A live form, of course. People want to see how it works and play with it. I'll get these put together and up soon! Thanks again for taking a look :)
Another idea along those lines... I like to play with the form builders before creating an account. Shows what field types are available and how it works. Maybe a demo site?
Wait a few days and someone else will probably make a YouTube video about using your service; then use that either direct or to inform your own video production ...
It's not free because I want it to be sustainable, but also because it does more than just capture form data and send you an email. You might not need more than that, but if you do then it's probably even more important that it's a sustainable business.
We are running https://formlets.com, wishing them the best, i can tell one thing from experience, we have a free offering too, 100% free is not sustainable,you will need payed accounts to get a sustainable business, within weeks to months (depending on the popularity) the phishing people will find your service and you will need a full time person to track them and remove the forms or your reputation will be toast.

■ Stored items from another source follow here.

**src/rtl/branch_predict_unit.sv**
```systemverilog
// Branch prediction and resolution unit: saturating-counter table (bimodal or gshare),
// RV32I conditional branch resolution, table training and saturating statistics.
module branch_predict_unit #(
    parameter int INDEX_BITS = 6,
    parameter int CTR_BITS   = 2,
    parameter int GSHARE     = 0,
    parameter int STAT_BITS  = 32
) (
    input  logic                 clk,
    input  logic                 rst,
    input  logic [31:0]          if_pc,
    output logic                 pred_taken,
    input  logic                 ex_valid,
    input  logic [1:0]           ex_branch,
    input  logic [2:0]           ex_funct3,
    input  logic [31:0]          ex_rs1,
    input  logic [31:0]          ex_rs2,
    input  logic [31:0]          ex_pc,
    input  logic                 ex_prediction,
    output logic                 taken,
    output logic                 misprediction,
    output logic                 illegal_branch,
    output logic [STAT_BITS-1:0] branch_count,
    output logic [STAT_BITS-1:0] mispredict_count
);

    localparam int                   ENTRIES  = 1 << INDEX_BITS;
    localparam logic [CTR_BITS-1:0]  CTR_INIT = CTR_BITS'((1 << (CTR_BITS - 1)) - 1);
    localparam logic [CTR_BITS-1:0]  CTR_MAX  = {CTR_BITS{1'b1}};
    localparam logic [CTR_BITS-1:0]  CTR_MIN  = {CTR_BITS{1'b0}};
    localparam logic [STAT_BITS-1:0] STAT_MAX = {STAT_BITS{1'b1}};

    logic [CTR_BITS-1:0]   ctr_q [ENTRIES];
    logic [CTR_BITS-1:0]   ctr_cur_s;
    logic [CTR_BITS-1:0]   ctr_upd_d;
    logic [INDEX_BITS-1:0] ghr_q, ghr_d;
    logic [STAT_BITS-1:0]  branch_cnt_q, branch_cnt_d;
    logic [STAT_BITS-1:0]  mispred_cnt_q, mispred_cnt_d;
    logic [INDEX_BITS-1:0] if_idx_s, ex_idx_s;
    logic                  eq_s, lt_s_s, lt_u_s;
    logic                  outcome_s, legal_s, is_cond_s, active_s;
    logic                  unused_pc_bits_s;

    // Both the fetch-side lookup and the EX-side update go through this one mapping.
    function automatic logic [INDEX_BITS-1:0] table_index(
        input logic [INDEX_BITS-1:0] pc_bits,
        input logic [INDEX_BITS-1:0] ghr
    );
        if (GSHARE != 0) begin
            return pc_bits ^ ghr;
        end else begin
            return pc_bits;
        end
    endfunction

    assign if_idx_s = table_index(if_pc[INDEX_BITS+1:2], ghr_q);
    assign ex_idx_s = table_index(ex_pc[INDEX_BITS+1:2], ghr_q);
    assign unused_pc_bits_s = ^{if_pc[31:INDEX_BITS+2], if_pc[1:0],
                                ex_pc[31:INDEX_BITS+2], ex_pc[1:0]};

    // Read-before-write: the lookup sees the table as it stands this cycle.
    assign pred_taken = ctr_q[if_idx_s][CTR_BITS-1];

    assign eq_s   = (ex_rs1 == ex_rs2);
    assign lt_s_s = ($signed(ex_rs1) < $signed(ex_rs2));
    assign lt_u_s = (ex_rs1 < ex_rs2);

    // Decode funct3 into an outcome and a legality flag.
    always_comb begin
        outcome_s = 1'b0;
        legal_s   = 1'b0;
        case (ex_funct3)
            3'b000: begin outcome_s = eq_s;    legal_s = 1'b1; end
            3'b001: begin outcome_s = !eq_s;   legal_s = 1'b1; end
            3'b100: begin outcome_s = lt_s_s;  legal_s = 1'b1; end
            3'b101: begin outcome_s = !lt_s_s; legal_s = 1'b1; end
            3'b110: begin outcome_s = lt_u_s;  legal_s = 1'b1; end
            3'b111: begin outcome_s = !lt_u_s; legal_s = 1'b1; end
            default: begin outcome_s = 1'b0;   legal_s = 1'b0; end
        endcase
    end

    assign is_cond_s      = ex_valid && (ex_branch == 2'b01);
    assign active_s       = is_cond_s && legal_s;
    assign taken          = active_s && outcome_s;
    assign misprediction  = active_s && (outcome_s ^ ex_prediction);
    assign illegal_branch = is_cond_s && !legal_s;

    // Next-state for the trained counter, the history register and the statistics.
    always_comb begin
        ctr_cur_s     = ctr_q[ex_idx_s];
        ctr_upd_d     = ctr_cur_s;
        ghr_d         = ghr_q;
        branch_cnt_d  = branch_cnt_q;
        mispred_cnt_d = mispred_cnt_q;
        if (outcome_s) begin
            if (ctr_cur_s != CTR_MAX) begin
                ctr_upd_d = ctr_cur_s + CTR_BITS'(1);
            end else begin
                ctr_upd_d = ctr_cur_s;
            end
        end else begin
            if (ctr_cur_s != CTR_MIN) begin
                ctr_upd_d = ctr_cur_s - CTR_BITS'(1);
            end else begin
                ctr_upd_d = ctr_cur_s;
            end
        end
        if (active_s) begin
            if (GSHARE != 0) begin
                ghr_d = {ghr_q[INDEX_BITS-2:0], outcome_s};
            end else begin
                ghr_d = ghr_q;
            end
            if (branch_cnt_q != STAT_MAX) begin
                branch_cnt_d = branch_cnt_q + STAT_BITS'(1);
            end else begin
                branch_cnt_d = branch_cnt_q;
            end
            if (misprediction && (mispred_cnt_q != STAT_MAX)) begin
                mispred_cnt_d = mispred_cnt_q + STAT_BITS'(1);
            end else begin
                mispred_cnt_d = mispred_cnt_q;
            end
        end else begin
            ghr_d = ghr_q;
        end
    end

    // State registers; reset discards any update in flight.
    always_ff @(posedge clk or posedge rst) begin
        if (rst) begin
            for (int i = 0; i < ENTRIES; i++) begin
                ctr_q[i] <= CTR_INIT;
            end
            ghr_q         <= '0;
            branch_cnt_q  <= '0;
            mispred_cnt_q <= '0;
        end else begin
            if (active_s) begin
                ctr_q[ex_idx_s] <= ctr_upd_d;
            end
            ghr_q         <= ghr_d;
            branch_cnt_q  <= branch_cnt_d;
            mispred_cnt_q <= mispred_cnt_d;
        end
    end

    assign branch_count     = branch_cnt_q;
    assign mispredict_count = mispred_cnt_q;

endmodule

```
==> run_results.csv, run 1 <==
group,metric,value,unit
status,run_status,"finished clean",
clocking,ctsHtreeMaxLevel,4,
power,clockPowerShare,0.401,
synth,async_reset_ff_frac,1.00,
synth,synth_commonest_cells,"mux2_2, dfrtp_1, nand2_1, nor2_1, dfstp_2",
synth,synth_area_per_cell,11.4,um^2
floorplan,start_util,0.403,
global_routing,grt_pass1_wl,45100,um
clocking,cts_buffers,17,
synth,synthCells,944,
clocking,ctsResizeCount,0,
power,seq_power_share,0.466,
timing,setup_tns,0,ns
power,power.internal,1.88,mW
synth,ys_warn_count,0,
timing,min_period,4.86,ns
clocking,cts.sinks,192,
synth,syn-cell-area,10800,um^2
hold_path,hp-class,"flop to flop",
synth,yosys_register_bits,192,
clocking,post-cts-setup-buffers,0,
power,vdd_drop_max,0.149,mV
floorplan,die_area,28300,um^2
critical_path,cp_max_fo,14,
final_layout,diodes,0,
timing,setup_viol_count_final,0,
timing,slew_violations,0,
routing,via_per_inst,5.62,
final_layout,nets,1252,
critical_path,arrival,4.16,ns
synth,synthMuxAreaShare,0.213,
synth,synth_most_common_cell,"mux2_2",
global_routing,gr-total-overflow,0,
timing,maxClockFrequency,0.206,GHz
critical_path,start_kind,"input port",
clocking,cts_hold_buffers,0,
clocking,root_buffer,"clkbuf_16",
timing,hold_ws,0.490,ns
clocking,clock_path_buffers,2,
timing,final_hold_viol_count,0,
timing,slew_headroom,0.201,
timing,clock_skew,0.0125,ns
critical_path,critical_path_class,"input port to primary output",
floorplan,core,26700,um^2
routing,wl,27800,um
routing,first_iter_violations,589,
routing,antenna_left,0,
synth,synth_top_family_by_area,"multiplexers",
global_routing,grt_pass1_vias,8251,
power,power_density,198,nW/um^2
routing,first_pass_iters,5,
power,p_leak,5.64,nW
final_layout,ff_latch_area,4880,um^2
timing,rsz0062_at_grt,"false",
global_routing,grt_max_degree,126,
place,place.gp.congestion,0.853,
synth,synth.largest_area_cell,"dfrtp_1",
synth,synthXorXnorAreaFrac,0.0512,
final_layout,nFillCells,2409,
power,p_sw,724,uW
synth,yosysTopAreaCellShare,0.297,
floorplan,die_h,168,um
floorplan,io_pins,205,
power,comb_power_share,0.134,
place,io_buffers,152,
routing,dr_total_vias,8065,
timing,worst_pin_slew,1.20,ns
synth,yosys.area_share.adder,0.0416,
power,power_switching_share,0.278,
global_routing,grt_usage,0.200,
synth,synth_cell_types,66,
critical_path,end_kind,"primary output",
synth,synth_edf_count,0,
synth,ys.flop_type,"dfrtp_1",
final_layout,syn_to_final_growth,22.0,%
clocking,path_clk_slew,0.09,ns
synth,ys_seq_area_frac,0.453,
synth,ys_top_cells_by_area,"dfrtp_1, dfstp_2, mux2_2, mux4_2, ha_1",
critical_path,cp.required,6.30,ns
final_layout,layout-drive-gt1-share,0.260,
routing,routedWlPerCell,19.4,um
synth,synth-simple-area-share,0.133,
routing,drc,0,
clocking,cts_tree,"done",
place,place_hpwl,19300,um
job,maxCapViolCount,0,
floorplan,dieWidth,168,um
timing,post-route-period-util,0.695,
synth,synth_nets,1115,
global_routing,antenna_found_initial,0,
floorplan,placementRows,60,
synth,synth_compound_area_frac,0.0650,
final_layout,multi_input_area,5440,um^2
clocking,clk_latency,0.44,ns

Its a brutal market to be in.
I think one of the challenging parts of selling a form builder is trying to figure out where you draw the line of free to paid. Do you limit the number of submissions? Per month or forever? The number of forms? The number of inputs per form? Access to the API? Integration?

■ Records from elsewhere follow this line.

==> src/rtl/amplitude_controller.sv <==
// rtl/amplitude_controller.sv - 2-bit amplitude select: debounced manual stepping plus triangle sweep
//
// Ports:
//   clk          system clock, rising edge
//   rst          asynchronous active-low reset
//   btn_up       raw up button, asynchronous, active-high
//   btn_down     raw down button, asynchronous, active-high
//   sweep_en     1 = sweep mode, 0 = manual mode (synchronous level)
//   sample_tick  one-cycle strobe that paces the sweep
//   amp_sel      registered amplitude select
//   amp_changed  one-cycle pulse after amp_sel takes a new value
//   sweep_dir    registered sweep direction, 1 while sweeping down

module amplitude_controller #(
    parameter int DEBOUNCE_CYCLES = 50000,
    parameter int SWEEP_TICKS     = 1024
) (
    input  logic       clk,
    input  logic       rst,
    input  logic       btn_up,
    input  logic       btn_down,
    input  logic       sweep_en,
    input  logic       sample_tick,
    output logic [1:0] amp_sel,
    output logic       amp_changed,
    output logic       sweep_dir
);

    localparam int DCW = (DEBOUNCE_CYCLES > 1) ? $clog2(DEBOUNCE_CYCLES) : 1;
    localparam int TCW = (SWEEP_TICKS > 1) ? $clog2(SWEEP_TICKS) : 1;
    localparam logic [DCW-1:0] DB_LAST   = DCW'(DEBOUNCE_CYCLES - 1);
    localparam logic [TCW-1:0] TICK_LAST = TCW'(SWEEP_TICKS - 1);

    typedef enum logic [1:0] {
        MANUAL     = 2'd0,
        SWEEP_UP   = 2'd1,
        SWEEP_DOWN = 2'd2
    } state_t;

    // Button front end; bit 0 = up, bit 1 = down.
    logic [1:0]     btn_raw;
    logic [1:0]     sync_q1;
    logic [1:0]     sync_q2;
    logic [1:0]     btn_acc;
    logic [1:0]     btn_evt;
    logic [1:0]     db_done;
    logic [DCW-1:0] db_cnt [2];

    assign btn_raw = {btn_down, btn_up};

    // A debouncer completes when its count has reached the last value while
    // the synchronized level still disagrees with the accepted one.
    always_comb begin
        db_done = 2'b00;
        for (int i = 0; i < 2; i++) begin
            db_done[i] = (sync_q2[i] != btn_acc[i]) && (db_cnt[i] == DB_LAST);
        end
    end

    always_ff @(posedge clk or negedge rst) begin
        if (!rst) begin
            sync_q1 <= 2'b00;
            sync_q2 <= 2'b00;
            btn_acc <= 2'b00;
            btn_evt <= 2'b00;
            for (int i = 0; i < 2; i++) begin
                db_cnt[i] <= '0;
            end
        end else begin
            sync_q1 <= btn_raw;
            sync_q2 <= sync_q1;
            // Only a 0->1 flip of the accepted level is a step event.
            btn_evt <= db_done & sync_q2;
            for (int i = 0; i < 2; i++) begin
                if (sync_q2[i] == btn_acc[i]) begin
                    db_cnt[i] <= '0;
                end else if (db_done[i]) begin
                    btn_acc[i] <= sync_q2[i];
                    db_cnt[i]  <= '0;
                end else begin
                    db_cnt[i] <= db_cnt[i] + DCW'(1);
                end
            end
        end
    end

    logic up_evt;
    logic down_evt;

    assign up_evt   = btn_evt[0];
    assign down_evt = btn_evt[1];

    // Mode FSM and amplitude register.
    state_t         state;
    state_t         state_next;
    logic [1:0]     amp_next;
    logic [TCW-1:0] tick_cnt;
    logic [TCW-1:0] tick_next;

    always_comb begin
        state_next = state;
        amp_next   = amp_sel;
        tick_next  = tick_cnt;
        case (state)
            MANUAL: begin
                if (sweep_en) begin
                    state_next = (amp_sel == 2'd3) ? SWEEP_DOWN : SWEEP_UP;
                    tick_next  = '0;
                end else if (up_evt && !down_evt && amp_sel != 2'd3) begin
                    amp_next = amp_sel + 2'd1;
                end else if (down_evt && !up_evt && amp_sel != 2'd0) begin
                    amp_next = amp_sel - 2'd1;
                end
            end
            SWEEP_UP, SWEEP_DOWN: begin
                if (!sweep_en) begin
                    // Leaving sweep discards any tick arriving in this cycle.
                    state_next = MANUAL;
                    tick_next  = '0;
                end else if (sample_tick) begin
                    if (tick_cnt == TICK_LAST) begin
                        tick_next = '0;
                        if (state == SWEEP_UP) begin
                            amp_next = (amp_sel == 2'd3) ? amp_sel : amp_sel + 2'd1;
                            if (amp_sel >= 2'd2) begin
                                state_next = SWEEP_DOWN;
                            end
                        end else begin
                            amp_next = (amp_sel == 2'd0) ? amp_sel : amp_sel - 2'd1;
                            if (amp_sel <= 2'd1) begin
                                state_next = SWEEP_UP;
                            end
                        end
                    end else begin
                        tick_next = tick_cnt + TCW'(1);
                    end
                end
            end
            default: begin
                state_next = MANUAL;
                tick_next  = '0;
            end
        endcase
    end

    always_ff @(posedge clk or negedge rst) begin
        if (!rst) begin
            state       <= MANUAL;
            amp_sel     <= 2'd0;
            tick_cnt    <= '0;
            amp_changed <= 1'b0;
            sweep_dir   <= 1'b0;
        end else begin
            state       <= state_next;
            amp_sel     <= amp_next;
            tick_cnt    <= tick_next;
            amp_changed <= (amp_next != amp_sel);
            sweep_dir   <= (state_next == SWEEP_DOWN);
        end
    end

endmodule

Thanks for sharing! Do you mind me asking what admin template you used for the app? I'm searching for a decent admin template right now with a similar color scheme.
Privacy policy, yea. I gotta get one of those up. Incredibly important things like that and terms of use should be sorted right away. This is one of the things I forget about in my personal projects (like FormKing) that I really should stop forgetting :)

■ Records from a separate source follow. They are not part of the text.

File: config.mk
export PLATFORM = sky130hd
export DESIGN_NAME = riscv_multicycle_controller
export DESIGN_NICKNAME = d
export VERILOG_FILES = /design/src/rtl/riscv_multicycle_controller.sv
export SDC_FILE = /design/constraint.sdc
export NUM_CORES = 1
export LEC_CHECK = 0
export CAP_MARGIN = 20
export CORE_MARGIN = 1
export CORE_UTILIZATION = 40
export DETAILED_ROUTE_END_ITERATION = 7
export DONT_BUFFER_PORTS = 1
export HOLD_SLACK_MARGIN = 0.03
export PLACE_DENSITY_LB_ADDON = 0.3
export SLEW_MARGIN = 20
export SYNTH_ARGS = -nofsm -noshare
export SYNTH_HDL_FRONTEND = slang
export SYNTH_SLANG_ARGS = --single-unit
File: constraint.sdc
create_clock -name clk -period 1.9 [get_ports clk]
set_input_delay 0.095 -clock clk [delete_from_list [all_inputs] [get_ports clk]]
set_output_delay 0.095 -clock clk [all_outputs]
set_load 0.03 [all_outputs]
File: src/rtl/riscv_multicycle_controller.sv
// riscv_multicycle_controller
//   Multicycle RV32I control unit. A Moore FSM sequences
//   fetch/decode/execute/memory/writeback over a shared memory, and it stalls
//   on the memory ready handshake. Combinational logic decodes the immediate
//   format and the ALU operation and resolves branches from the ALU flags.
//
// Parameters
//   ALUCTRL_W    alucontrol width: 4 = full code set, 3 = add/sub/and/or/slt only
//   BRANCH_FULL  1: all six branch conditions, 0: beq only (funct3 ignored)
//
// Optional feature
//   CTRL_ILLEGAL_TRAP_EN  defined: an illegal op or funct sends the FSM to TRAP.
//                         TRAP holds illegal=1 with all strobes low until reset.
//                         undefined: an illegal instruction is retired as a nop
//                         (back to FETCH), and illegal is tied 0.
//
// Ports
//   clk, reset_n            clock (rising edge), asynchronous active-low reset
//   op, funct3, f7b5        instruction fields instr[6:0], instr[14:12], instr[30]
//   zero, lt, ltu           ALU flags: result==0, signed a<b, unsigned a<b
//   mem_ready               memory completes the pending access this cycle
//   mem_req, memwrite       memory request and store strobe
//   adrsrc                  memory address select (0 PC, 1 ALUOut)
//   irwrite, pcwrite        instruction register and PC write enables
//   regwrite                register-file write enable
//   resultsrc               00 ALUOut, 01 Data, 10 ALUResult
//   alusrca, alusrcb        A: 00 PC, 01 OldPC, 10 rd1, 11 zero / B: 00 rd2, 01 imm, 10 const 4
//   immsrc                  000 I, 001 S, 010 B, 011 J, 100 U
//   alucontrol              ALU operation code
//   illegal                 trap flag
//   state_o                 current FSM state (debug)
module riscv_multicycle_controller #(
    parameter int ALUCTRL_W   = 4,
    parameter int BRANCH_FULL = 1
) (
    input  logic                 clk,
    input  logic                 reset_n,
    input  logic [6:0]           op,
    input  logic [2:0]           funct3,
    input  logic                 f7b5,
    input  logic                 zero,
    input  logic                 lt,
    input  logic                 ltu,
    input  logic                 mem_ready,
    output logic                 mem_req,
    output logic                 memwrite,
    output logic                 adrsrc,
    output logic                 irwrite,
    output logic                 pcwrite,
    output logic                 regwrite,
    output logic [1:0]           resultsrc,
    output logic [1:0]           alusrca,
    output logic [1:0]           alusrcb,
    output logic [2:0]           immsrc,
    output logic [ALUCTRL_W-1:0] alucontrol,
    output logic                 illegal,
    output logic [3:0]           state_o
);

    typedef enum logic [3:0] {
        S_FETCH  = 4'd0,  S_DECODE = 4'd1,  S_MEMADR = 4'd2,  S_MEMRD = 4'd3,
        S_MEMWB  = 4'd4,  S_MEMWR  = 4'd5,  S_EXR    = 4'd6,  S_EXI   = 4'd7,
        S_ALUWB  = 4'd8,  S_BR     = 4'd9,  S_JAL    = 4'd10, S_LUI   = 4'd11,
        S_TRAP   = 4'd12
    } state_t;

    localparam logic [6:0] OP_LOAD  = 7'b0000011;
    localparam logic [6:0] OP_STORE = 7'b0100011;
    localparam logic [6:0] OP_R     = 7'b0110011;
    localparam logic [6:0] OP_I     = 7'b0010011;
    localparam logic [6:0] OP_BR    = 7'b1100011;
    localparam logic [6:0] OP_JAL   = 7'b1101111;
    localparam logic [6:0] OP_JALR  = 7'b1100111;
    localparam logic [6:0] OP_LUI   = 7'b0110111;
    localparam logic [6:0] OP_AUIPC = 7'b0010111;

    localparam logic [3:0] ALU_ADD  = 4'd0;
    localparam logic [3:0] ALU_SUB  = 4'd1;
    localparam logic [3:0] ALU_AND  = 4'd2;
    localparam logic [3:0] ALU_OR   = 4'd3;
    localparam logic [3:0] ALU_XOR  = 4'd4;
    localparam logic [3:0] ALU_SLT  = 4'd5;
    localparam logic [3:0] ALU_SLTU = 4'd6;
    localparam logic [3:0] ALU_SLL  = 4'd7;
    localparam logic [3:0] ALU_SRL  = 4'd8;
    localparam logic [3:0] ALU_SRA  = 4'd9;

`ifdef CTRL_ILLEGAL_TRAP_EN
    localparam state_t ILL_NEXT = S_TRAP;
`else
    localparam state_t ILL_NEXT = S_FETCH;
`endif

    // Full-width ALU code for an aluop; only R-type (op[5]=1) turns funct3=000 into sub.
    function automatic logic [3:0] alu_code(input logic [1:0] aluop, input logic [2:0] f3,
                                            input logic b5, input logic op5);
        logic [3:0] code;
        code = ALU_ADD;
        if (aluop == 2'b01) begin
            code = ALU_SUB;
        end else if (aluop == 2'b10) begin
            case (f3)
                3'b000:  code = (b5 && op5) ? ALU_SUB : ALU_ADD;
                3'b001:  code = ALU_SLL;
                3'b010:  code = ALU_SLT;
                3'b011:  code = ALU_SLTU;
                3'b100:  code = ALU_XOR;
                3'b101:  code = b5 ? ALU_SRA : ALU_SRL;
                3'b110:  code = ALU_OR;
                default: code = ALU_AND;
            endcase
        end
        return code;
    endfunction

    // The narrow ALU only implements the first five operations.
    function automatic logic code_legal(input logic [3:0] code);
        if (ALUCTRL_W >= 4) return 1'b1;
        return code inside {ALU_ADD, ALU_SUB, ALU_AND, ALU_OR, ALU_SLT};
    endfunction

    state_t     state_q, state_d;
    logic [1:0] aluop;
    logic       pcupdate, branch, taken, funct_illegal;
    logic [3:0] alu_full, alu_sel;

    always_ff @(posedge clk or negedge reset_n) begin
        if (!reset_n) state_q <= S_FETCH;
        else          state_q <= state_d;
    end

    // Illegal funct is judged at DECODE so the FSM never enters EXR/EXI with it.
    always_comb begin
        funct_illegal = ((op == OP_R) || (op == OP_I)) &&
                        !code_legal(alu_code(2'b10, funct3, f7b5, op[5]));
    end

    always_comb begin
        state_d   = state_q;
        mem_req   = 1'b0;
        memwrite  = 1'b0;
        adrsrc    = 1'b0;
        irwrite   = 1'b0;
        regwrite  = 1'b0;
        resultsrc = 2'b00;
        alusrca   = 2'b00;
        alusrcb   = 2'b00;
        aluop     = 2'b00;
        pcupdate  = 1'b0;
        branch    = 1'b0;
        case (state_q)
            S_FETCH: begin
                mem_req   = 1'b1;
                alusrcb   = 2'b10;
                resultsrc = 2'b10;
                if (mem_ready) begin
                    irwrite  = 1'b1;
                    pcupdate = 1'b1;
                    state_d  = S_DECODE;
                end
            end
            S_DECODE: begin
                alusrca = 2'b01;
                alusrcb = 2'b01;
                case (op)
                    OP_LOAD, OP_STORE: state_d = S_MEMADR;
                    OP_R:              state_d = funct_illegal ? ILL_NEXT : S_EXR;
                    OP_I:              state_d = funct_illegal ? ILL_NEXT : S_EXI;
                    OP_BR:             state_d = S_BR;
                    OP_JAL:            state_d = S_JAL;
                    OP_LUI:            state_d = S_LUI;
                    default:           state_d = ILL_NEXT;
                endcase
            end
            S_MEMADR: begin
                alusrca = 2'b10;
                alusrcb = 2'b01;
                state_d = op[5] ? S_MEMWR : S_MEMRD;
            end
            S_MEMRD: begin
                mem_req = 1'b1;
                adrsrc  = 1'b1;
                if (mem_ready) state_d = S_MEMWB;
            end
            S_MEMWB: begin
                resultsrc = 2'b01;
                regwrite  = 1'b1;
                state_d   = S_FETCH;
            end
            S_MEMWR: begin
                mem_req  = 1'b1;
                memwrite = 1'b1;
                adrsrc   = 1'b1;
                if (mem_ready) state_d = S_FETCH;
            end
            S_EXR: begin
                alusrca = 2'b10;
                aluop   = 2'b10;
                state_d = S_ALUWB;
            end
            S_EXI: begin
                alusrca = 2'b10;
                alusrcb = 2'b01;
                aluop   = 2'b10;
                state_d = S_ALUWB;
            end
            S_ALUWB: begin
                regwrite = 1'b1;
                state_d  = S_FETCH;
            end
            S_BR: begin
                alusrca = 2'b10;
                aluop   = 2'b01;
                branch  = 1'b1;
                state_d = S_FETCH;
            end
            S_JAL: begin
                alusrca  = 2'b01;
                alusrcb  = 2'b10;
                pcupdate = 1'b1;
                state_d  = S_ALUWB;
            end
            S_LUI: begin
                alusrca = 2'b11;
                alusrcb = 2'b01;
                state_d = S_ALUWB;
            end
`ifdef CTRL_ILLEGAL_TRAP_EN
            S_TRAP: state_d = S_TRAP;
`endif
            default: state_d = S_FETCH;
        endcase
        // The state register is already FETCH during reset, but FETCH drives
        // mem_req; everything is forced quiet until reset_n rises.
        if (!reset_n) begin
            mem_req   = 1'b0;
            memwrite  = 1'b0;
            adrsrc    = 1'b0;
            irwrite   = 1'b0;
            regwrite  = 1'b0;
            resultsrc = 2'b00;
            alusrca   = 2'b00;
            alusrcb   = 2'b00;
            aluop     = 2'b00;
            pcupdate  = 1'b0;
            branch    = 1'b0;
        end
    end

    always_comb begin
        if (BRANCH_FULL != 0) begin
            case (funct3)
                3'b000:  taken = zero;
                3'b001:  taken = !zero;
                3'b100:  taken = lt;
                3'b101:  taken = !lt;
                3'b110:  taken = ltu;
                3'b111:  taken = !ltu;
                default: taken = 1'b0;
            endcase
        end else begin
            taken = zero;
        end
    end

    always_comb begin
        immsrc = 3'b000;
        if (reset_n) begin
            case (op)
                OP_STORE:         immsrc = 3'b001;
                OP_BR:            immsrc = 3'b010;
                OP_JAL:           immsrc = 3'b011;
                OP_LUI, OP_AUIPC: immsrc = 3'b100;
                OP_JALR:          immsrc = 3'b000;
                default:          immsrc = 3'b000;
            endcase
        end
    end

    always_comb begin
        alu_full = alu_code(aluop, funct3, f7b5, op[5]);
        alu_sel  = code_legal(alu_full) ? alu_full : ALU_ADD;
    end

    assign alucontrol = alu_sel[ALUCTRL_W-1:0];
    assign pcwrite    = pcupdate | (branch & taken);
    assign state_o    = state_q;

`ifdef CTRL_ILLEGAL_TRAP_EN
    assign illegal = reset_n & (state_q == S_TRAP);
`else
    assign illegal = 1'b0;
`endif

endmodule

As for monetization, that's not my goal. One thing I don't think I communicated well is that this isn't a business. It's a personal project that I intend to open source shortly. The cost for the service (hosting, domains, etc) is super low so for right now I'm not looking to monetize.
Form King was literally just something I built for use with my websites that I had a lot of fun working on. So I made it public
As someone who recently added a "fremium" / "free for solo developers" tiers to their form service this is fascinating.
We give you unlimited forms but gate on submissions, offering more features / submissions in higher tiers etc.
Reading the blog it doesn't look like there is anything malicious about selling user data or some "you are the product"-type bait and switch, but with one dev and no financial incentive I don't see how he keeps this going (No knock to him, asking unlimited free work is a lot).
Forms seem like sort of a small thing, but you really want them to _work_. Having a whiff on even a contact form can miss a lead and looks bad. And if the service breaks, all of a sudden you have to change a bunch of source code pointing to a defunct service, and hope they have an export function.
(shameless plug for the curious, since some people are suggesting services: https://formcake.com
Shouldn't your tag line be "The Form Backend Built For Developers", with "built" not "build". And a little more unsolicited feedback: the rendering/display of code example under /How It Works/ looks kind of sloppy -- I think it might actually look better when JS is disabled. Similarly, not a big big fan of the fullwidth Codepen embed.
Reminds me of StaticKit (https://statickit.com) by Derrick Reimer who built Drip and co-hosts the Art of Product podcast. There might be some interesting lessons if you listen to their podcast, many of Reimer's insights on static site forms are made public through it.
The funny part about this too if you listen to the podcast is that Derrik Reimer is ending statickit because he is having trouble monetizing it / finding product-market fit with static sites.
Interesting, I haven't listened to the latest episodes. Netlify already has forms, as do other vendors, so I don't see too much of a use for StaticKit, unless you host your site on your own servers rather than a CDN.